▸ ABOUT THIS EXERCISE
Show every line from the entries that follow which holds the word "Escribir".

▸ DATASET
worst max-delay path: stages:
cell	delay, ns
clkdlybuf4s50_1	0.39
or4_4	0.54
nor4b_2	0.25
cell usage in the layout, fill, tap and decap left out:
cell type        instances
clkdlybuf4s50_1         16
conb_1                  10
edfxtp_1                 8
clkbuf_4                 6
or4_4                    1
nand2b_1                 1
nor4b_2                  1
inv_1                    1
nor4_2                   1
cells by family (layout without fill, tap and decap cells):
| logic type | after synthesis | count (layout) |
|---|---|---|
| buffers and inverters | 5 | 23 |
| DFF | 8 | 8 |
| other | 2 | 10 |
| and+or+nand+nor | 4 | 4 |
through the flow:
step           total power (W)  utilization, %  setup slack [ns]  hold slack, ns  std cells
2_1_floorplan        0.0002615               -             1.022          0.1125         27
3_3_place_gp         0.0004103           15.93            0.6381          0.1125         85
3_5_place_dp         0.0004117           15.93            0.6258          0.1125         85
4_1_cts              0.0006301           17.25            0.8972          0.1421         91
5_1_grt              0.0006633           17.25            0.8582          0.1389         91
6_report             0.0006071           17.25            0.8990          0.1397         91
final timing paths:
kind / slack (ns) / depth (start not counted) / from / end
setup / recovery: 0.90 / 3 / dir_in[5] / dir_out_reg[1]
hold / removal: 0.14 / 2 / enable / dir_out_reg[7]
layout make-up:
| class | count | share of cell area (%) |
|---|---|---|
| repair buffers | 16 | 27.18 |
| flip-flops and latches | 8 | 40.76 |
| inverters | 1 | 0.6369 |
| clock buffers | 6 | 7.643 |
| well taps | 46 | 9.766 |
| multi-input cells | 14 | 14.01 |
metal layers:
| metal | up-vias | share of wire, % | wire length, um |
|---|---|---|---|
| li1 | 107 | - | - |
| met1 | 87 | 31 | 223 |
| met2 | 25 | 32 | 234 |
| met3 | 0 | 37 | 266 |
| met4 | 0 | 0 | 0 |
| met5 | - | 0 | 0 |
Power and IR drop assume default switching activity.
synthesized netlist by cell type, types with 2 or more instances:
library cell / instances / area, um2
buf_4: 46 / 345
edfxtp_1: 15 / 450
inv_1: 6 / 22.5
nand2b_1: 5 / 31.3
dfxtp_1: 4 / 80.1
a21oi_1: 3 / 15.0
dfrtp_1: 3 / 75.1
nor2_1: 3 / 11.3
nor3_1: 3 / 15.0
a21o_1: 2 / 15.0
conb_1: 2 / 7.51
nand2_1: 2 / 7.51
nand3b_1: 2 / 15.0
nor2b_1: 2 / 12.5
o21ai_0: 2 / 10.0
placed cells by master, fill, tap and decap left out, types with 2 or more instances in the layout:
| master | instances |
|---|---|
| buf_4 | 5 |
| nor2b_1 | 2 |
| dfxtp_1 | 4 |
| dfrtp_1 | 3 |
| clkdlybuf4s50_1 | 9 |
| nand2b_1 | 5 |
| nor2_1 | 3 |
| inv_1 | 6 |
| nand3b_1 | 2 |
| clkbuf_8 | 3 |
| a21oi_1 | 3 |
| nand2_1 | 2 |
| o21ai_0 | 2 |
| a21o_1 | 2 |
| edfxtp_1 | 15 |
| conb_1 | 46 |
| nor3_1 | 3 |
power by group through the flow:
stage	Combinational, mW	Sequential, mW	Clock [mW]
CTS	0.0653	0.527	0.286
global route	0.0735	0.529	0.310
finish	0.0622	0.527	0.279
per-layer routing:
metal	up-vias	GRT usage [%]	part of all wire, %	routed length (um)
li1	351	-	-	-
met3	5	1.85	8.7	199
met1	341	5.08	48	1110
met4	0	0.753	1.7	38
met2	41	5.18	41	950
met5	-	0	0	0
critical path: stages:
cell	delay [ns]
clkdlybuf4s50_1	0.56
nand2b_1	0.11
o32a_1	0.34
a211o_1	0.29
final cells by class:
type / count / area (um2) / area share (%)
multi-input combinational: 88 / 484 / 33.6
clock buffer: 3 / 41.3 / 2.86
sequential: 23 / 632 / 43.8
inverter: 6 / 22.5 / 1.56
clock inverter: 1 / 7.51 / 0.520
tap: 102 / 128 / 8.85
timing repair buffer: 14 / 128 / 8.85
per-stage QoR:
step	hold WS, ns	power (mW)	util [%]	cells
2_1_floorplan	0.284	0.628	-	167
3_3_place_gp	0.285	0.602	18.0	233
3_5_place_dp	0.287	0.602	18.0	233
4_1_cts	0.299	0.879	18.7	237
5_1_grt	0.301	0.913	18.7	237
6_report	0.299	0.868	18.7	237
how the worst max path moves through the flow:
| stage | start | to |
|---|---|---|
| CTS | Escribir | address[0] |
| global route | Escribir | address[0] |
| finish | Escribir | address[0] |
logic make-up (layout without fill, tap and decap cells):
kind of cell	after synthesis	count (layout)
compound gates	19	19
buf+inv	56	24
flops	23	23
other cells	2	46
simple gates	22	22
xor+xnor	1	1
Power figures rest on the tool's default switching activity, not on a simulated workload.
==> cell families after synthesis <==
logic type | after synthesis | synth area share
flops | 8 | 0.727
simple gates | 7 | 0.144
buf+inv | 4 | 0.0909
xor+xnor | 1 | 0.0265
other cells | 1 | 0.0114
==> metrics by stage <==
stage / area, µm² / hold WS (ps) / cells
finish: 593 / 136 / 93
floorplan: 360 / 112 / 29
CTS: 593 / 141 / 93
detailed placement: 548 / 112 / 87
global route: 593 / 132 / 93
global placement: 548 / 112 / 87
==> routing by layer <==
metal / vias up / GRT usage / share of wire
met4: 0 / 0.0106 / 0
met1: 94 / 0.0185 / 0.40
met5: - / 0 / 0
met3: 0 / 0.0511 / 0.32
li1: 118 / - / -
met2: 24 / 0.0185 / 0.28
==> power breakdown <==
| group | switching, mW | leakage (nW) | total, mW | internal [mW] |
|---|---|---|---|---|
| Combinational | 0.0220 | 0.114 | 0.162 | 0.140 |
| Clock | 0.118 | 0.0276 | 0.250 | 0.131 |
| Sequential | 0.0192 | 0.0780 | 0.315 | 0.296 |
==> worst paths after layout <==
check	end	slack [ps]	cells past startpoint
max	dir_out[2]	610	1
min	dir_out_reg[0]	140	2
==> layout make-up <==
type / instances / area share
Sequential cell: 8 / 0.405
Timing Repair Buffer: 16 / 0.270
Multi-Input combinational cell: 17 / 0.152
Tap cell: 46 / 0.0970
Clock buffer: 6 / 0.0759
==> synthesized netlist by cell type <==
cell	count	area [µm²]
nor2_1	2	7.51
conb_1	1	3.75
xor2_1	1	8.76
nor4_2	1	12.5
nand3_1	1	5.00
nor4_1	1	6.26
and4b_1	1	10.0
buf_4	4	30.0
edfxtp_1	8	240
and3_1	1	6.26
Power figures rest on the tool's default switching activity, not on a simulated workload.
File: design.v
`timescale 1ns / 1ps
module Registros(
    input wire clk,
    input wire IndicadorMaquina,
    input wire [7:0] contador,
    input wire Write,AoD,
    input wire Read,
    input wire [6:0] contador_todo,
    input wire [7:0] data_vga,
    input wire [7:0]address,
    output wire [7:0] datos0,
    output wire [7:0] datos1,
    output wire [7:0] datos2,
    output wire [7:0] datos3,
    output wire [7:0] datos4,
    output wire [7:0] datos5,
    output wire [7:0] datos6,
    output wire [7:0] datos7,
    output wire [7:0] datos8,
    output wire [7:0] datos9,
    output wire [7:0] datos10
    );
reg [7:0]data_0;reg [7:0]data_1;reg [7:0]data_2;
reg [7:0]data_3;reg [7:0]data_4;reg [7:0]data_5;reg [7:0]data_6;
reg [7:0]data_7;reg [7:0]data_8;reg [7:0]data_9;reg [7:0]data_10;
assign datos0=data_0; assign datos1=data_1;assign datos2=data_2;assign datos3=data_3;assign datos4=data_4;
assign datos5=data_5;assign datos6=data_6;assign datos7=data_7;assign datos8=data_8;assign datos9=data_9;
assign datos10=data_10;
always@(posedge clk)begin
    if(address==8'h22 && !AoD)begin
      data_0<=data_vga;
    end
    else if(address==8'h23 && !AoD)begin
        data_1<=data_vga;
    end
    else if(address==8'h24 && !AoD)begin
            data_2<=data_vga;
        end
    else if(address==8'h25 && !AoD )begin
                data_3<=data_vga;
            end
    else if(address==8'h26 && !AoD)begin
                    data_4<=data_vga;
                end
    else if(address==8'h27 && !AoD)begin
                        data_5<=data_vga;
                    end
    else if(address==8'h28 && !AoD)begin
                            data_6<=data_vga;
                        end
    else if(address==8'h41 &&!AoD)begin
                                data_7<=data_vga;
                            end
    else if(address==8'h42 && !AoD)begin
                                    data_8<=data_vga;
                                end
    else if(address==8'h43 && !AoD)begin
                                        data_9<=data_vga;
                                    end
    else if(address==8'h21 &&  !AoD)begin
                                            data_10<=data_vga;
                                        end
    else begin
          data_0<=data_0;
          data_1<=data_1;
          data_2<=data_2;
          data_3<=data_3;
          data_4<=data_4;
          data_5<=data_5;
          data_6<=data_6;
          data_7<=data_7;
          data_8<=data_8;
          data_9<=data_9;
          data_10<=data_10;
    end
end
endmodule
--- ./run.sh ---
#!/bin/bash
# OpenROAD 26Q1-2900-gdf79404cd8, Yosys 0.63+post, stock flow scripts
make -C /OpenROAD-flow-scripts/flow DESIGN_CONFIG=/design/flow/config.mk WORK_HOME=/design/flow/orfs finish
--- ./config.mk ---
export PLATFORM = sky130hd
export DESIGN_NAME = SincronizadorVGA
export DESIGN_NICKNAME = SincronizadorVGA
export VERILOG_FILES = /design/flow/design.v
export SDC_FILE = /design/flow/constraint.sdc
export NUM_CORES = 4
export LEC_CHECK = 1
export CORE_UTILIZATION = 30
--- ./constraint.sdc ---
current_design SincronizadorVGA

set clk_period 4.1
set clk_io_pct 0.2

create_clock -name clk0 -period $clk_period [get_ports {clk}]

set non_clock_inputs [all_inputs -no_clocks]
set_input_delay [expr $clk_period * $clk_io_pct] -clock clk0 $non_clock_inputs
set_output_delay [expr $clk_period * $clk_io_pct] -clock clk0 [all_outputs]
==> ./config.mk <==
export PLATFORM = sky130hd
export DESIGN_NAME = alu
export DESIGN_NICKNAME = alu
export VERILOG_FILES = /design/flow/design.v
export SDC_FILE = /design/flow/constraint.sdc
export NUM_CORES = 4
export LEC_CHECK = 1
export CORE_UTILIZATION = 50
==> ./constraint.sdc <==
current_design alu

set clk_period 334.4
set clk_io_pct 0.2

create_clock -name clk0 -period $clk_period

set non_clock_inputs [all_inputs -no_clocks]
set_input_delay [expr $clk_period * $clk_io_pct] -clock clk0 $non_clock_inputs
set_output_delay [expr $clk_period * $clk_io_pct] -clock clk0 [all_outputs]
==> ./design.v <==
`timescale 1ns / 1ps
module alu (input [31:0]a,input [31:0]b,input [2:0]fun,output [31:0]y);
reg [31:0]y;
always@(*)
begin
if(fun==3'b000)
y=a&b; 
else if (fun==3'b001)
y=a|b; 
else if (fun==3'b010)
y=a%b; 
else if (fun==3'b011)
y=a+b; 
else if (fun==3'b100)
y=a-b; 
else if (fun==3'b101)
y=a*b;
else if (fun==3'b110)
y=~a;
else if(fun==3'b111)
y=a^b;
else
y=32'bz;
end
endmodule
==> ./run.sh <==
#!/bin/bash
# OpenROAD 26Q1-2900-gdf79404cd8, Yosys 0.63+post, stock flow scripts
make -C /OpenROAD-flow-scripts/flow DESIGN_CONFIG=/design/flow/config.mk WORK_HOME=/design/flow/orfs finish
==> run notes <==
Implementation numbers.

- The standard cell core area is 102000 um^2.
- The utilization after layout is 53.5%.
- The filler cell count is 10000.
- According to the floorplan report, the die height is 323 um.
- For this run, the detailed router's first-pass iteration total came to 9.
- The synthesized area is 51500 um^2.
- The top cell type by area accounts for 18.2% of the synthesized area.
- The final setup violation count reads 0.
- The fraction of final layout cells with drive strength greater than 1 reads 5.45%.
- The overall overflow remaining after global route reads 0.
- The number of max-capacitance violations reported is 0.
- The tool warning count for the run is 100.
- The length of routed met2 wiring reads 99.0 mm.
- The launch point of the worst hold path reads fun[2].
- The power density over the cells reads 9.65 nW/um^2.
- The share of the yosys chip area belonging to registers is 0%.
- In this design, the stage delay of the slowest critical-path cell is 1110 ps.
- The combinational gate area reads 47800 um^2.
- The total of hold buffers inserted after clock tree synthesis is 0.
- The aggregate global-route resource usage reads 47.6%.
- The leakage component of the power reads 25.9 nW.
- The routed design shows a via density per instance of 6.56.
- The initial antenna violation count reads 16.
- The most common cell in the synthesized netlist is sky130_fd_sc_hd__nand2_1.
- The top fanout value on the critical path is 35.
- The final max-slew violation count recorded for this run is 0.
- The highest metal layer carrying signal wires in the routed design is met5.
- The routed metal-1 wirelength reads 92.0 mm.
- The internal power of the cells is 201 uW.
- The number of clock buffer instances in the layout is 0.
- For reference, the top cells by count after synthesis are sky130_fd_sc_hd__nand2_1, sky130_fd_sc_hd__nor2_1, sky130_fd_sc_hd__ha_1, sky130_fd_sc_hd__inv_1, sky130_fd_sc_hd__a21oi_1.
- In this run the VDD rail shows a maximum IR drop of 54.7 uV.
- STA classifies the critical path endpoint as an output pin.
- Sequential cells placed in the final layout were counted as 0.
- The type of the tightest min-delay check is primary input to output pin.
- The power report shows net switching accounting for 61.8% of the total.
- The worst hold path depth reads 4.
- The average wire length per cell after detail routing reads 28.1 um.
- The most numerous cell on the critical path reads sky130_fd_sc_hd__ha_1.
- The worst path required time is 267520 ps.
- The HPWL after detailed placement is 191 mm.
- The initial core utilization reads 50.5%.
- The number of placed I/O pins is 99.
- The floorplan row count is 117.
- The placer congestion estimate is 1.16.
- The max-slew check reports its worst relative slack as 0.662%.
- Relative to the synthesized area, the layout overhead comes to 5.88%.
- The DRC violation count after routing is 0.
- The wire length of the first global-routing pass reads 354 mm.
- The number of warnings printed during yosys synthesis is 2.
- The worst hold endpoint reads y[3].
- The run finished with clean final reports.
- The mean post-synth cell area reads 7.06 um^2.
- Looking at area per cell type in the netlist, the leader is sky130_fd_sc_hd__ha_1.
- The worst setup path category is primary input to output pin.
- The kind of start point of the critical path reads a primary input.
- The post-synthesis cell type count reads 106.
- In this run the post-CTS setup repair buffer count came out at 0.
- The final wirelength reads 243 mm.
- The yosys-reported design area after synthesis is 51500 um^2.
- The OpenROAD report gives the critical path a data arrival time of 153170 ps.
- The maximum clock rate is 4.54 MHz.
- The routed design uses 31.9 mm of met3 wire.
- Across all layers, the routed design uses 56800 vias.
- Looking at the critical path, the single cell with the biggest stage delay is sky130_fd_sc_hd__o21ai_0.
- The part of the cycle the worst path needs is 65.8%.
- The via count of the first global-routing pass reads 53600.
- The total power of the final layout reads 526 uW.
- The measured slew at the worst slew-check pin is 1470 ps.
- Counting endpoints that fail hold in the final report gives 0.
- The number of routed nets with antenna violations reads 0.
- Per the layout area report, the register area comes to 0 um^2.
- The pin count of the biggest net entering global routing is 62.
- The final critical path time including I/O delays and setup is 220050 ps.
- The count of cells resized by post-cts repair reads 0.
- The width of the chip reads 323 um.
- The instance tally after logic synthesis reads 7295.
- The full die area reads 104000 um^2.
- The number of cells reported by Yosys stat comes to 7295.
- The number of port buffers reads 99.
- The summed negative setup slack over all endpoints reads 0 ps.
- Detailed-route iteration 0 reported a violation count of 5582.
- Setup repair after global routing left no endpoint under its margin.
- The net switching power is 325 uW.
- By area the synthesized netlist is led by sky130_fd_sc_hd__ha_1, sky130_fd_sc_hd__fa_1, sky130_fd_sc_hd__nand2_1, sky130_fd_sc_hd__nor2_1, sky130_fd_sc_hd__a21oi_1.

▸ EXPECTED ANSWER
| CTS | Escribir | address[0] |
| global route | Escribir | address[0] |
| finish | Escribir | address[0] |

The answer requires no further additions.